Sandersites need to wake up and smell the coffee. Hillary Clinton may not be their brand, but spitting her out because she doesn't taste just right might mean having to swallow the tainted stuff known as Donald Trump.
 
 
+5 # jimmyjames 2016-06-30 09:46
If Jill Stein can garner enough support across America, 15% required, she will be allowed to participate in the Presidential debates. The same goes for Gary Johnson. Currently, Jill is at 7% and Gary at 10%. If Bernie does not win the nomination, many of his supporters will flock to support Jill Stein, potentially carrying her support over the 15% threshold. And Gary may well do the same with disenchanted Republican voters.

Assuming this happens, there will be some of the greatest debates we've ever had in this nation. Should be quite a circus to watch!! My money is on Jill Stein to win the debates.
 
 
+3 # RMDC 2016-06-30 13:17
jimmy -- right on. that's what I am hoping for.
 
 
-1 # ericlipps 2016-07-01 05:02
Quoting jimmyjames:
If Jill Stein can garner enough support across America, 15% required, she will be allowed to participate in the Presidential debates. The same goes for Gary Johnson. Currently, Jill is at 7% and Gary at 10%. If Bernie does not win the nomination, many of his supporters will flock to support Jill Stein, potentially carrying her support over the 15% threshold. And Gary may well do the same with disenchanted Republican voters.

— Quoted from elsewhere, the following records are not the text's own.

## src/rtl/sram_seq_pkg.sv

```systemverilog
package sram_seq_pkg;

  typedef enum logic [0:0] {
    WSTYLE_WE = 1'b0,
    WSTYLE_CE = 1'b1
  } wstyle_e;

  typedef enum logic [0:0] {
    OP_RD = 1'b0,
    OP_WR = 1'b1
  } op_e;

  // Whole clock cycles covering a nanosecond minimum, never below one.
  function automatic int unsigned ns_to_cyc(input int unsigned ns, input int unsigned per);
    int unsigned c;
    c = (ns + per - 1) / per;
    if (c == 0) c = 1;
    return c;
  endfunction

  function automatic int unsigned max2(input int unsigned a, input int unsigned b);
    return (a > b) ? a : b;
  endfunction

endpackage

```

## src/rtl/sram_seq_elapsed.sv

```systemverilog
module sram_seq_elapsed #(
  parameter int unsigned CNT_W = 5,
  parameter int unsigned K_MAX = 11
) (
  input  logic             clk_i,
  input  logic             rst_i,
  input  logic             start_i,
  input  logic             busy_i,
  output logic [CNT_W-1:0] el_o,
  output logic [CNT_W-1:0] nxt_o
);

  localparam logic [CNT_W-1:0] KW_MAX = CNT_W'(K_MAX);

  // el_o = number of edges since the accepting edge
  always_ff @(posedge clk_i) begin
    if (rst_i)        el_o <= '0;
    else if (start_i) el_o <= '0;
    else if (busy_i)  el_o <= el_o + 1'b1;
  end

  assign nxt_o = el_o + 1'b1;

  // an access never runs past its longest schedule
  a_r3_count_bounded: assert property (@(posedge clk_i) disable iff (rst_i)
    busy_i |-> (el_o < KW_MAX));

endmodule

```

## src/rtl/sram_seq_sched.sv

```systemverilog
module sram_seq_sched
  import sram_seq_pkg::*;
#(
  parameter wstyle_e     WRITE_STYLE = WSTYLE_WE,
  parameter int unsigned CNT_W       = 5,
  parameter int unsigned K_SAMPLE    = 11,
  parameter int unsigned K_RD_DONE   = 11,
  parameter int unsigned K_TERM      = 9,
  parameter int unsigned K_WR_DONE   = 11
) (
  input  logic             act_i,
  input  op_e              op_i,
  input  logic [CNT_W-1:0] nxt_i,
  output logic             ev_ce_fall_o,
  output logic             ev_ce_rise_o,
  output logic             ev_we_fall_o,
  output logic             ev_we_rise_o,
  output logic             ev_sample_o,
  output logic             ev_done_o
);

  localparam logic [CNT_W-1:0] KW_ONE     = CNT_W'(1);
  localparam logic [CNT_W-1:0] KW_SAMPLE  = CNT_W'(K_SAMPLE);
  localparam logic [CNT_W-1:0] KW_RD_DONE = CNT_W'(K_RD_DONE);
  localparam logic [CNT_W-1:0] KW_TERM    = CNT_W'(K_TERM);
  localparam logic [CNT_W-1:0] KW_REL     = CNT_W'(K_TERM + 1);
  localparam logic [CNT_W-1:0] KW_WR_DONE = CNT_W'(K_WR_DONE);

  logic rd, wr;
  assign rd = act_i && (op_i == OP_RD);
  assign wr = act_i && (op_i == OP_WR);

  assign ev_sample_o = rd && (nxt_i == KW_SAMPLE);
  assign ev_done_o   = (rd && (nxt_i == KW_RD_DONE)) || (wr && (nxt_i == KW_WR_DONE));

  generate
    if (WRITE_STYLE == WSTYLE_WE) begin : g_we_term
      // enable opens at E0, write strobe sits inside it
      assign ev_we_fall_o = wr && (nxt_i == KW_ONE);
      assign ev_we_rise_o = wr && (nxt_i == KW_TERM);
      assign ev_ce_fall_o = 1'b0;
      assign ev_ce_rise_o = ev_sample_o || (wr && (nxt_i == KW_REL));
    end else begin : g_ce_term
      // write strobe opens at E0, enable pulse sits inside it
      assign ev_ce_fall_o = wr && (nxt_i == KW_ONE);
      assign ev_ce_rise_o = ev_sample_o || (wr && (nxt_i == KW_TERM));
      assign ev_we_fall_o = 1'b0;
      assign ev_we_rise_o = wr && (nxt_i == KW_REL);
    end
  endgenerate

endmodule

```

## src/rtl/sram_seq_pins.sv

```systemverilog
module sram_seq_pins
  import sram_seq_pkg::*;
#(
  parameter wstyle_e     WRITE_STYLE = WSTYLE_WE,
  parameter int unsigned ADDR_W      = 14
) (
  input  logic              clk_i,
  input  logic              rst_i,
  input  logic              start_i,
  input  op_e               start_op_i,
  input  logic [ADDR_W-1:0] start_addr_i,
  input  logic              start_din_i,
  input  logic              ev_ce_fall_i,
  input  logic              ev_ce_rise_i,
  input  logic              ev_we_fall_i,
  input  logic              ev_we_rise_i,
  output logic [ADDR_W-1:0] addr_o,
  output logic              din_o,
  output logic              ce_n_o,
  output logic              we_n_o
);

  logic we_first;
  assign we_first = (WRITE_STYLE == WSTYLE_CE) && (start_op_i == OP_WR);

  always_ff @(posedge clk_i) begin
    if (rst_i) begin
      addr_o <= '0;
      din_o  <= 1'b0;
      ce_n_o <= 1'b1;
      we_n_o <= 1'b1;
    end else if (start_i) begin
      addr_o <= start_addr_i;
      din_o  <= start_din_i;
      ce_n_o <= we_first;
      we_n_o <= !we_first;
    end else begin
      if (ev_ce_fall_i) ce_n_o <= 1'b0;
      if (ev_ce_rise_i) ce_n_o <= 1'b1;
      if (ev_we_fall_i) we_n_o <= 1'b0;
      if (ev_we_rise_i) we_n_o <= 1'b1;
    end
  end

endmodule

```

## src/rtl/async_sram_seq.sv

```systemverilog
module async_sram_seq
  import sram_seq_pkg::*;
#(
  parameter int unsigned ADDR_W          = 14,
  parameter int unsigned CLK_PERIOD_NS   = 8,
  parameter int unsigned T_CYCLE_NS      = 85,
  parameter int unsigned T_ACCESS_NS     = 85,
  parameter int unsigned T_WE_PULSE_NS   = 45,
  parameter int unsigned T_ADDR_WEND_NS  = 65,
  parameter int unsigned T_DATA_SETUP_NS = 35,
  parameter int unsigned T_CE_PULSE_NS   = 65,
  parameter wstyle_e     WRITE_STYLE     = WSTYLE_WE
) (
  input  logic              clk_i,
  input  logic              rst_i,
  input  logic              req_i,
  input  logic              req_write_i,
  input  logic [ADDR_W-1:0] req_addr_i,
  input  logic              req_wdata_i,
  output logic              ready_o,
  output logic              rd_valid_o,
  output logic              rd_data_o,
  output logic [ADDR_W-1:0] sram_addr_o,
  output logic              sram_din_o,
  input  logic              sram_dout_i,
  output logic              sram_ce_n_o,
  output logic              sram_we_n_o
);

  // Nanosecond minimums turned into cycle counts
  localparam int unsigned C_CYC = ns_to_cyc(T_CYCLE_NS, CLK_PERIOD_NS);
  localparam int unsigned C_ACC = ns_to_cyc(T_ACCESS_NS, CLK_PERIOD_NS);
  localparam int unsigned C_WP  = ns_to_cyc(T_WE_PULSE_NS, CLK_PERIOD_NS);
  localparam int unsigned C_AW  = ns_to_cyc(T_ADDR_WEND_NS, CLK_PERIOD_NS);
  localparam int unsigned C_DS  = ns_to_cyc(T_DATA_SETUP_NS, CLK_PERIOD_NS);
  localparam int unsigned C_CEP = ns_to_cyc(T_CE_PULSE_NS, CLK_PERIOD_NS);

  // Edge indices counted from the accepting edge
  localparam int unsigned K_SAMPLE  = C_ACC;
  localparam int unsigned K_RD_DONE = max2(C_CYC, C_ACC);
  localparam int unsigned K_PULSE   = (WRITE_STYLE == WSTYLE_WE) ? C_WP : C_CEP;
  localparam int unsigned K_TERM    = max2(max2(C_AW, C_DS), 1 + K_PULSE);
  localparam int unsigned K_WR_DONE = max2(C_CYC, K_TERM + 1);
  localparam int unsigned K_MAX     = max2(K_RD_DONE, K_WR_DONE);
  localparam int unsigned CNT_W     = $clog2(K_MAX + 1) + 1;

  localparam logic [CNT_W-1:0] KW_RD_DONE = CNT_W'(K_RD_DONE);
  localparam logic [CNT_W-1:0] KW_WR_DONE = CNT_W'(K_WR_DONE);

  logic             busy_q;
  logic             ready_q;
  op_e              op_q;
  logic             accept;
  logic [CNT_W-1:0] el_w, nxt_w;
  logic             ev_ce_fall, ev_ce_rise, ev_we_fall, ev_we_rise, ev_sample, ev_done;
  logic             rv_q, rd_q;

  assign accept = req_i && ready_q;

  always_ff @(posedge clk_i) begin
    if (rst_i) begin
      busy_q  <= 1'b0;
      ready_q <= 1'b1;
      op_q    <= OP_RD;
    end else if (accept) begin
      busy_q  <= 1'b1;
      ready_q <= 1'b0;
      op_q    <= req_write_i ? OP_WR : OP_RD;
    end else if (busy_q && ev_done) begin
      busy_q  <= 1'b0;
      ready_q <= 1'b1;
    end
  end

  always_ff @(posedge clk_i) begin
    if (rst_i) begin
      rv_q <= 1'b0;
      rd_q <= 1'b0;
    end else begin
      rv_q <= ev_sample;
      if (ev_sample) rd_q <= sram_dout_i;
    end
  end

  assign ready_o    = ready_q;
  assign rd_valid_o = rv_q;
  assign rd_data_o  = rd_q;

  sram_seq_elapsed #(
    .CNT_W (CNT_W),
    .K_MAX (K_MAX)
  ) elapsed_i (
    .clk_i   (clk_i),
    .rst_i   (rst_i),
    .start_i (accept),
    .busy_i  (busy_q),
    .el_o    (el_w),
    .nxt_o   (nxt_w)
  );

  sram_seq_sched #(
    .WRITE_STYLE (WRITE_STYLE),
    .CNT_W       (CNT_W),
    .K_SAMPLE    (K_SAMPLE),
    .K_RD_DONE   (K_RD_DONE),
    .K_TERM      (K_TERM),
    .K_WR_DONE   (K_WR_DONE)
  ) sched_i (
    .act_i        (busy_q),
    .op_i         (op_q),
    .nxt_i        (nxt_w),
    .ev_ce_fall_o (ev_ce_fall),
    .ev_ce_rise_o (ev_ce_rise),
    .ev_we_fall_o (ev_we_fall),
    .ev_we_rise_o (ev_we_rise),
    .ev_sample_o  (ev_sample),
    .ev_done_o    (ev_done)
  );

  sram_seq_pins #(
    .WRITE_STYLE (WRITE_STYLE),
    .ADDR_W      (ADDR_W)
  ) pins_i (
    .clk_i        (clk_i),
    .rst_i        (rst_i),
    .start_i      (accept),
    .start_op_i   (req_write_i ? OP_WR : OP_RD),
    .start_addr_i (req_addr_i),
    .start_din_i  (req_wdata_i),
    .ev_ce_fall_i (ev_ce_fall),
    .ev_ce_rise_i (ev_ce_rise),
    .ev_we_fall_i (ev_we_fall),
    .ev_we_rise_i (ev_we_rise),
    .addr_o       (sram_addr_o),
    .din_o        (sram_din_o),
    .ce_n_o       (sram_ce_n_o),
    .we_n_o       (sram_we_n_o)
  );

  // strobes released whenever no access is in flight
  a_r1_idle_strobes: assert property (@(posedge clk_i) disable iff (rst_i)
    ready_o |-> (sram_ce_n_o && sram_we_n_o));

  // an accepted request drops ready on the next cycle
  a_r2_accept_drops_ready: assert property (@(posedge clk_i) disable iff (rst_i)
    (req_i && ready_o) |=> !ready_o);

  // ready returns exactly on the scheduled edge count
  a_r3_ready_on_time: assert property (@(posedge clk_i) disable iff (rst_i)
    $rose(ready_o) |-> (el_w == ((op_q == OP_RD) ? KW_RD_DONE : KW_WR_DONE)));

  // valid pulse lasts one cycle and coincides with the enable release
  a_r4_valid_single: assert property (@(posedge clk_i) disable iff (rst_i)
    rd_valid_o |=> !rd_valid_o);
  a_r4_valid_with_release: assert property (@(posedge clk_i) disable iff (rst_i)
    rd_valid_o |-> $rose(sram_ce_n_o));

  // pins frozen while an access runs
  a_r8_pins_frozen: assert property (@(posedge clk_i) disable iff (rst_i)
    !ready_o |=> ($stable(sram_addr_o) && $stable(sram_din_o)));

  // strobe nesting per write style
  generate
    if (WRITE_STYLE == WSTYLE_WE) begin : g_chk_we
      a_r7_we_inside_ce: assert property (@(posedge clk_i) disable iff (rst_i)
        !sram_we_n_o |-> !sram_ce_n_o);
    end else begin : g_chk_ce
      a_r7_ce_inside_we: assert property (@(posedge clk_i) disable iff (rst_i)
        (!sram_ce_n_o && (op_q == OP_WR)) |-> !sram_we_n_o);
    end
  endgenerate

endmodule

```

Assuming this happens, there will be some of the greatest debates we've ever had in this nation. Should be quite a circus to watch!! My money is on Jill Stein to win the debates.

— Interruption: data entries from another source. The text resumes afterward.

<file path="src/rtl/pwm_sfifo_pkg.sv">
package pwm_sfifo_pkg;
  // register byte offsets
  localparam int unsigned OFS_CTRL   = 32'h00;
  localparam int unsigned OFS_STAT   = 32'h04;
  localparam int unsigned OFS_SAMPLE = 32'h0C;
  localparam int unsigned OFS_PERIOD = 32'h10;

  // control field positions
  localparam int unsigned CB_EN     = 0;
  localparam int unsigned CB_RPT    = 1;
  localparam int unsigned CB_SWR    = 3;
  localparam int unsigned CB_PRE    = 4;
  localparam int unsigned CB_OCFG   = 18;

  // status field positions
  localparam int unsigned SB_EMPTY  = 3;
  localparam int unsigned SB_ROV    = 4;
  localparam int unsigned SB_CMP    = 5;
  localparam int unsigned SB_WERR   = 6;

  typedef enum logic [1:0] {
    OUT_NORMAL = 2'd0,
    OUT_INVERT = 2'd1,
    OUT_OFF    = 2'd2,
    OUT_OFF2   = 2'd3
  } out_mode_e;
endpackage

</file>
<file path="src/rtl/pwm_sfifo_queue.sv">
module pwm_sfifo_queue #(
  parameter int unsigned DEPTH = 4,
  parameter int unsigned W     = 16,
  localparam int unsigned PW   = (DEPTH > 1) ? $clog2(DEPTH) : 1,
  localparam int unsigned FW   = $clog2(DEPTH + 1)
) (
  input  logic          clk,
  input  logic          rst_ni,
  input  logic          flush,
  input  logic          push,
  input  logic          pop,
  input  logic [W-1:0]  din,
  output logic [W-1:0]  dout,
  output logic [FW-1:0] fill,
  output logic          full,
  output logic          empty
);
  logic [W-1:0]  mem [DEPTH];
  logic [PW-1:0] wp_q, wp_d, rp_q, rp_d;
  logic [FW-1:0] cnt_q, cnt_d;

  function automatic logic [PW-1:0] nxt(input logic [PW-1:0] p);
    return (p == PW'(DEPTH - 1)) ? '0 : p + 1'b1;
  endfunction

  assign fill  = cnt_q;
  assign full  = (cnt_q == FW'(DEPTH));
  assign empty = (cnt_q == '0);
  assign dout  = mem[rp_q];

  always_comb begin
    wp_d  = wp_q;
    rp_d  = rp_q;
    cnt_d = cnt_q;
    if (flush) begin
      wp_d  = '0;
      rp_d  = '0;
      cnt_d = '0;
    end else begin
      if (push) wp_d = nxt(wp_q);
      if (pop)  rp_d = nxt(rp_q);
      if (push && !pop)      cnt_d = cnt_q + 1'b1;
      else if (pop && !push) cnt_d = cnt_q - 1'b1;
    end
  end

  always_ff @(posedge clk or negedge rst_ni) begin
    if (!rst_ni) begin
      wp_q  <= '0;
      rp_q  <= '0;
      cnt_q <= '0;
    end else begin
      wp_q  <= wp_d;
      rp_q  <= rp_d;
      cnt_q <= cnt_d;
    end
  end

  always_ff @(posedge clk) begin
    if (push && !flush) mem[wp_q] <= din;
  end
endmodule

</file>
<file path="src/rtl/pwm_sfifo_timebase.sv">
module pwm_sfifo_timebase #(
  parameter int unsigned CW  = 16,
  parameter int unsigned PSW = 12
) (
  input  logic           clk,
  input  logic           rst_ni,
  input  logic           run,
  input  logic [PSW-1:0] div_m1,
  input  logic [CW-1:0]  last,
  output logic [CW-1:0]  cnt,
  output logic           wrap
);
  logic [PSW-1:0] pre_q, pre_d;
  logic [CW-1:0]  cnt_q, cnt_d;
  logic           tick;

  assign tick = run && (pre_q == div_m1);
  assign wrap = tick && (cnt_q >= last);
  assign cnt  = cnt_q;

  always_comb begin
    pre_d = pre_q;
    cnt_d = cnt_q;
    if (!run) begin
      pre_d = '0;
      cnt_d = '0;
    end else if (tick) begin
      pre_d = '0;
      cnt_d = wrap ? '0 : cnt_q + 1'b1;
    end else begin
      pre_d = pre_q + 1'b1;
    end
  end

  always_ff @(posedge clk or negedge rst_ni) begin
    if (!rst_ni) begin
      pre_q <= '0;
      cnt_q <= '0;
    end else begin
      pre_q <= pre_d;
      cnt_q <= cnt_d;
    end
  end
endmodule

</file>
<file path="src/rtl/pwm_sfifo.sv">
module pwm_sfifo
  import pwm_sfifo_pkg::*;
#(
  parameter int unsigned AW         = 5,
  parameter int unsigned DW         = 16,
  parameter int unsigned PSW        = 12,
  parameter int unsigned DEPTH      = 4,
  parameter int unsigned RST_CYCLES = 4,
  localparam int unsigned FW        = $clog2(DEPTH + 1),
  localparam int unsigned RCW       = $clog2(RST_CYCLES + 1),
  localparam int unsigned REPW      = 3
) (
  input  logic          clk,
  input  logic          rst_n,
  input  logic          bus_we,
  input  logic [AW-1:0] bus_addr,
  input  logic [31:0]   bus_wdata,
  output logic [31:0]   bus_rdata,
  output logic          irq,
  output logic          pwm_out
);
  localparam logic [DW-1:0] PER_MAX = {{(DW-1){1'b1}}, 1'b0};

  // reset: asynchronous assert, synchronous release
  logic [1:0] rst_pipe;
  logic       rst_ni;
  always_ff @(posedge clk or negedge rst_n) begin
    if (!rst_n) rst_pipe <= '0;
    else        rst_pipe <= {rst_pipe[0], 1'b1};
  end
  assign rst_ni = rst_pipe[1];

  // state
  logic             en_q, en_d;
  logic [1:0]       rpt_q, rpt_d;
  logic [PSW-1:0]   pre_q, pre_d;
  logic [1:0]       ocfg_q, ocfg_d;
  logic [DW-1:0]    per_q, per_d;
  logic [DW-1:0]    duty_q, duty_d;
  logic [REPW-1:0]  rep_q, rep_d;
  logic [RCW-1:0]   rcnt_q, rcnt_d;
  logic             rov_q, rov_d, cmp_q, cmp_d, werr_q, werr_d;

  // decode
  logic busy, wr_ctrl, wr_stat, wr_samp, wr_per;
  logic swr_start, start, rep_done, wrap;
  logic fifo_push, fifo_pop, fifo_full, fifo_empty;
  logic [FW-1:0]   fifo_fill;
  logic [DW-1:0]   fifo_dout, cnt, last;
  logic [REPW-1:0] rep_lim;

  assign busy      = (rcnt_q != '0);
  assign wr_ctrl   = bus_we && !busy && (bus_addr == AW'(OFS_CTRL));
  assign wr_stat   = bus_we && !busy && (bus_addr == AW'(OFS_STAT));
  assign wr_samp   = bus_we && !busy && (bus_addr == AW'(OFS_SAMPLE));
  assign wr_per    = bus_we && !busy && (bus_addr == AW'(OFS_PERIOD));
  assign swr_start = wr_ctrl && bus_wdata[CB_SWR];
  assign start     = wr_ctrl && !bus_wdata[CB_SWR] && bus_wdata[CB_EN] && !en_q;

  always_comb begin
    case (rpt_q)
      2'd0:    rep_lim = REPW'(0);
      2'd1:    rep_lim = REPW'(1);
      2'd2:    rep_lim = REPW'(3);
      default: rep_lim = REPW'(7);
    endcase
  end
  assign rep_done  = (rep_q == rep_lim);
  assign fifo_push = wr_samp && !fifo_full;
  assign fifo_pop  = !fifo_empty && !swr_start && (start || (wrap && rep_done));
  assign last      = ((per_q > PER_MAX) ? PER_MAX : per_q) + 1'b1;

  pwm_sfifo_queue #(.DEPTH(DEPTH), .W(DW)) u_queue (
    .clk(clk), .rst_ni(rst_ni), .flush(swr_start),
    .push(fifo_push), .pop(fifo_pop), .din(bus_wdata[DW-1:0]),
    .dout(fifo_dout), .fill(fifo_fill), .full(fifo_full), .empty(fifo_empty)
  );

  pwm_sfifo_timebase #(.CW(DW), .PSW(PSW)) u_tbase (
    .clk(clk), .rst_ni(rst_ni), .run(en_q), .div_m1(pre_q),
    .last(last), .cnt(cnt), .wrap(wrap)
  );

  // next state
  always_comb begin
    en_d   = en_q;   rpt_d  = rpt_q;  pre_d  = pre_q;  ocfg_d = ocfg_q;
    per_d  = per_q;  duty_d = duty_q; rep_d  = rep_q;  rcnt_d = rcnt_q;
    rov_d  = rov_q;  cmp_d  = cmp_q;  werr_d = werr_q;
    if (swr_start) begin
      en_d = 1'b0; rpt_d = '0; pre_d = '0; ocfg_d = '0; per_d = '0;
      duty_d = '0; rep_d = '0; rov_d = 1'b0; cmp_d = 1'b0; werr_d = 1'b0;
      rcnt_d = RCW'(RST_CYCLES);
    end else begin
      if (busy) rcnt_d = rcnt_q - 1'b1;
      if (wr_ctrl) begin
        en_d   = bus_wdata[CB_EN];
        rpt_d  = bus_wdata[CB_RPT +: 2];
        pre_d  = bus_wdata[CB_PRE +: PSW];
        ocfg_d = bus_wdata[CB_OCFG +: 2];
      end
      if (wr_per) per_d = bus_wdata[DW-1:0];
      if (start)     rep_d = '0;
      else if (wrap) rep_d = rep_done ? '0 : rep_q + 1'b1;
      if (fifo_pop) duty_d = fifo_dout;
      if (wr_stat) begin
        if (bus_wdata[SB_ROV])  rov_d  = 1'b0;
        if (bus_wdata[SB_CMP])  cmp_d  = 1'b0;
        if (bus_wdata[SB_WERR]) werr_d = 1'b0;
      end
      if (wrap)                      rov_d  = 1'b1;
      if (en_q && (cnt == duty_q))   cmp_d  = 1'b1;
      if (wr_samp && fifo_full)      werr_d = 1'b1;
    end
  end

  always_ff @(posedge clk or negedge rst_ni) begin
    if (!rst_ni) begin
      en_q <= 1'b0; rpt_q <= '0; pre_q <= '0; ocfg_q <= '0; per_q <= '0;
      duty_q <= '0; rep_q <= '0; rcnt_q <= '0;
      rov_q <= 1'b0; cmp_q <= 1'b0; werr_q <= 1'b0;
    end else begin
      en_q <= en_d; rpt_q <= rpt_d; pre_q <= pre_d; ocfg_q <= ocfg_d; per_q <= per_d;
      duty_q <= duty_d; rep_q <= rep_d; rcnt_q <= rcnt_d;
      rov_q <= rov_d; cmp_q <= cmp_d; werr_q <= werr_d;
    end
  end

  // read mux
  always_comb begin
    bus_rdata = '0;
    case (bus_addr)
      AW'(OFS_CTRL): begin
        bus_rdata[CB_EN]            = en_q;
        bus_rdata[CB_RPT +: 2]      = rpt_q;
        bus_rdata[CB_SWR]           = busy;
        bus_rdata[CB_PRE +: PSW]    = pre_q;
        bus_rdata[CB_OCFG +: 2]     = ocfg_q;
      end
      AW'(OFS_STAT): begin
        bus_rdata[FW-1:0]    = fifo_fill;
        bus_rdata[SB_EMPTY]  = fifo_empty;
        bus_rdata[SB_ROV]    = rov_q;
        bus_rdata[SB_CMP]    = cmp_q;
        bus_rdata[SB_WERR]   = werr_q;
      end
      AW'(OFS_SAMPLE): bus_rdata[DW-1:0] = en_q ? duty_q : '0;
      AW'(OFS_PERIOD): bus_rdata[DW-1:0] = per_q;
      default:         bus_rdata = '0;
    endcase
  end

  // output stage
  logic active;
  assign active = (cnt < duty_q);
  always_comb begin
    case (out_mode_e'(ocfg_q))
      OUT_NORMAL: pwm_out = en_q && active;
      OUT_INVERT: pwm_out = en_q && !active;
      default:    pwm_out = 1'b0;
    endcase
  end
  assign irq = rov_q || cmp_q || werr_q;

  logic unused_wdata;
  assign unused_wdata = ^{bus_wdata[31:20], bus_wdata[17:16]};
endmodule

</file>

You'd be throwing it away, even if she somehow actually does get to 15 percent. If Ms. Stein were that good, more voters would have heard of her by now. (Frankly, I'm surprised she's even at 7 percent.)
 
 
+10 # guomashi 2016-06-30 10:16
If the Republican party is shattered how can that be a bad thing?

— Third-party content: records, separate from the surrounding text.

File: src/rtl/tmr_hostif.sv
module tmr_hostif
    import tmr_hostif_pkg::*;
(
    input  logic                     clk,
    input  logic                     rst,
    input  logic                     wr_en,
    input  logic                     rd_en,
    input  logic [ADDR_W-1:0]        addr,
    input  logic [BYTE_W-1:0]        wdata,
    output logic [BYTE_W-1:0]        rdata,
    input  logic [NUM_CH*CNT_W-1:0]  live_cnt,
    input  logic [NUM_CH-1:0]        chan_out,
    input  logic [NUM_CH-1:0]        chan_null,
    output logic [NUM_CH-1:0]        load_stb,
    output logic [NUM_CH*CNT_W-1:0]  load_val,
    output logic [NUM_CH*MODE_W-1:0] chan_mode,
    output logic [NUM_CH-1:0]        chan_bcd
);

    logic [NUM_CH-1:0] data_we;
    logic [NUM_CH-1:0] data_re;
    logic [NUM_CH-1:0] cfg_we;
    logic [NUM_CH-1:0] cnt_cap;
    logic [NUM_CH-1:0] sts_cap;
    chan_cfg_t         cfg_in;
    chan_cfg_t         cfg_q   [NUM_CH];
    logic [BYTE_W-1:0] rd_bytes[NUM_CH];

    assign cfg_in = cfg_from_ctl(wdata);

    tmr_hostif_decode #(.NCH(NUM_CH), .AW(ADDR_W)) u_dec (
        .clk     (clk),
        .rst     (rst),
        .wr_en   (wr_en),
        .rd_en   (rd_en),
        .addr    (addr),
        .ctl_hi  (wdata[7:1]),
        .data_we (data_we),
        .data_re (data_re),
        .cfg_we  (cfg_we),
        .cnt_cap (cnt_cap),
        .sts_cap (sts_cap)
    );

    for (genvar ch = 0; ch < NUM_CH; ch++) begin : g_chan
        tmr_hostif_chan u_chan (
            .clk       (clk),
            .rst       (rst),
            .cfg_we    (cfg_we[ch]),
            .cfg_in    (cfg_in),
            .cnt_cap   (cnt_cap[ch]),
            .sts_cap   (sts_cap[ch]),
            .data_we   (data_we[ch]),
            .data_re   (data_re[ch]),
            .wdata     (wdata),
            .live      (live_cnt[ch*CNT_W +: CNT_W]),
            .out_lvl   (chan_out[ch]),
            .null_flag (chan_null[ch]),
            .cfg       (cfg_q[ch]),
            .ld_stb    (load_stb[ch]),
            .ld_val    (load_val[ch*CNT_W +: CNT_W]),
            .rd_byte   (rd_bytes[ch])
        );
        assign chan_mode[ch*MODE_W +: MODE_W] = cfg_q[ch].mode;
        assign chan_bcd[ch]                   = cfg_q[ch].bcd;
    end

    always_comb begin
        rdata = '0;
        for (int i = 0; i < NUM_CH; i++) begin
            if (addr == ADDR_W'(i)) rdata = rd_bytes[i];
        end
    end


    ctl_no_side_chk: assert property (@(posedge clk) disable iff (rst)
        (rd_en && !wr_en && (addr == ADDR_W'(CTL_ADDR))) |=> $stable(load_stb));

endmodule

File: config.mk
export PLATFORM = sky130hd
export DESIGN_NAME = tmr_hostif
export DESIGN_NICKNAME = d
export VERILOG_FILES = /design/src/rtl/tmr_hostif_pkg.sv /design/src/rtl/tmr_hostif_decode.sv /design/src/rtl/tmr_hostif_chan.sv /design/src/rtl/tmr_hostif.sv
export SDC_FILE = /design/constraint.sdc
export NUM_CORES = 1
export LEC_CHECK = 0
export BUFFER_PORTS_ARGS = -buffer_cell sky130_fd_sc_hd__buf_4
export CAP_MARGIN = 40
export CORE_MARGIN = 2
export CORE_UTILIZATION = 40
export CTS_BUF_LIST = sky130_fd_sc_hd__clkbuf_2 sky130_fd_sc_hd__clkbuf_4 sky130_fd_sc_hd__clkbuf_8
export DETAILED_ROUTE_END_ITERATION = 10
export PLACE_DENSITY = 0.59
export RECOVER_POWER = 25
export SLEW_MARGIN = 20
export SYNTH_ARGS = -nofsm -noshare
export SYNTH_HDL_FRONTEND = slang
export SYNTH_SLANG_ARGS = --single-unit
export TNS_END_PERCENT = 30
File: constraint.sdc
create_clock -name clk -period 5.6 [get_ports clk]
set_clock_uncertainty 0.05 [all_clocks]
set_input_delay 0.84 -clock clk [delete_from_list [all_inputs] [get_ports clk]]
set_output_delay 0.84 -clock clk [all_outputs]
set_load 0.02 [all_outputs]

Unfortunately, things like the recent supreme court decisions are more likely to motivate Republican voters than to discourage them.

Now we need to shatter the Democrat party. Both need to be actively destroyed. Nothing new can emerge absent a destruction of the structures at hand which are literally sucking up all the oxygen in the country.
 
 
+4 # RMDC 2016-06-30 13:18
guo -- right on. that's what I am hoping for.
 
 
+12 # BettyFaas 2016-06-30 11:39
I question the greatness of the trade agreements that are coming with the TTIP and the TPP. Canada oil is suing the U.S now. under NAFTA for their perceived loss of profit from the denied XL pipeline completion.The upcoming trade agreements will only strengthen the multi-national corporations' power over nations' laws. weakening nations and worker rights further.
 
 
+2 # Karlus58 2016-06-30 12:26
Dear Jesse Berney! I don't know you but, gosh darn it! You've put this all into incredible perspective. Thank you! Your thoughts need to be front and center of each newscast of each and every home in this country.
 
 
+7 # RMDC 2016-06-30 13:25
 
 
+4 # Jim Rocket 2016-06-30 14:36
You may be correct but it's quite a stretch to say that Trump supporters understand any of that. They got boned and they're angry...that's as deep as it goes. They like him and he's rich. What more do you need?
 
 
+2 # RMDC 2016-06-30 17:29
Rocket -- you may be right. I'm not sure any die-hard supporter of any presidential candidate thinks very hard about issues. Most of the posters on this board are 1000 times more thoughtful than the average voter. It is hard to know what Trump supporters think -- although I do know a few and they talk about imposing tariffs all the time. They are college educated. One is a lawyer who is pretty informed on trade agreements and is supporting Trump.

I don't know any progressives who talk about trade tariffs. To them, trade agreements are mostly about corporate power, environmental protection, worker rights, and the like. But tariff free trade is how corporations exploit workers.
 
 
-2 # ericlipps 2016-07-01 05:04
Well, that and using undocumented immigrants as serf labor to bring down U.S. workers' wages by weakening unions.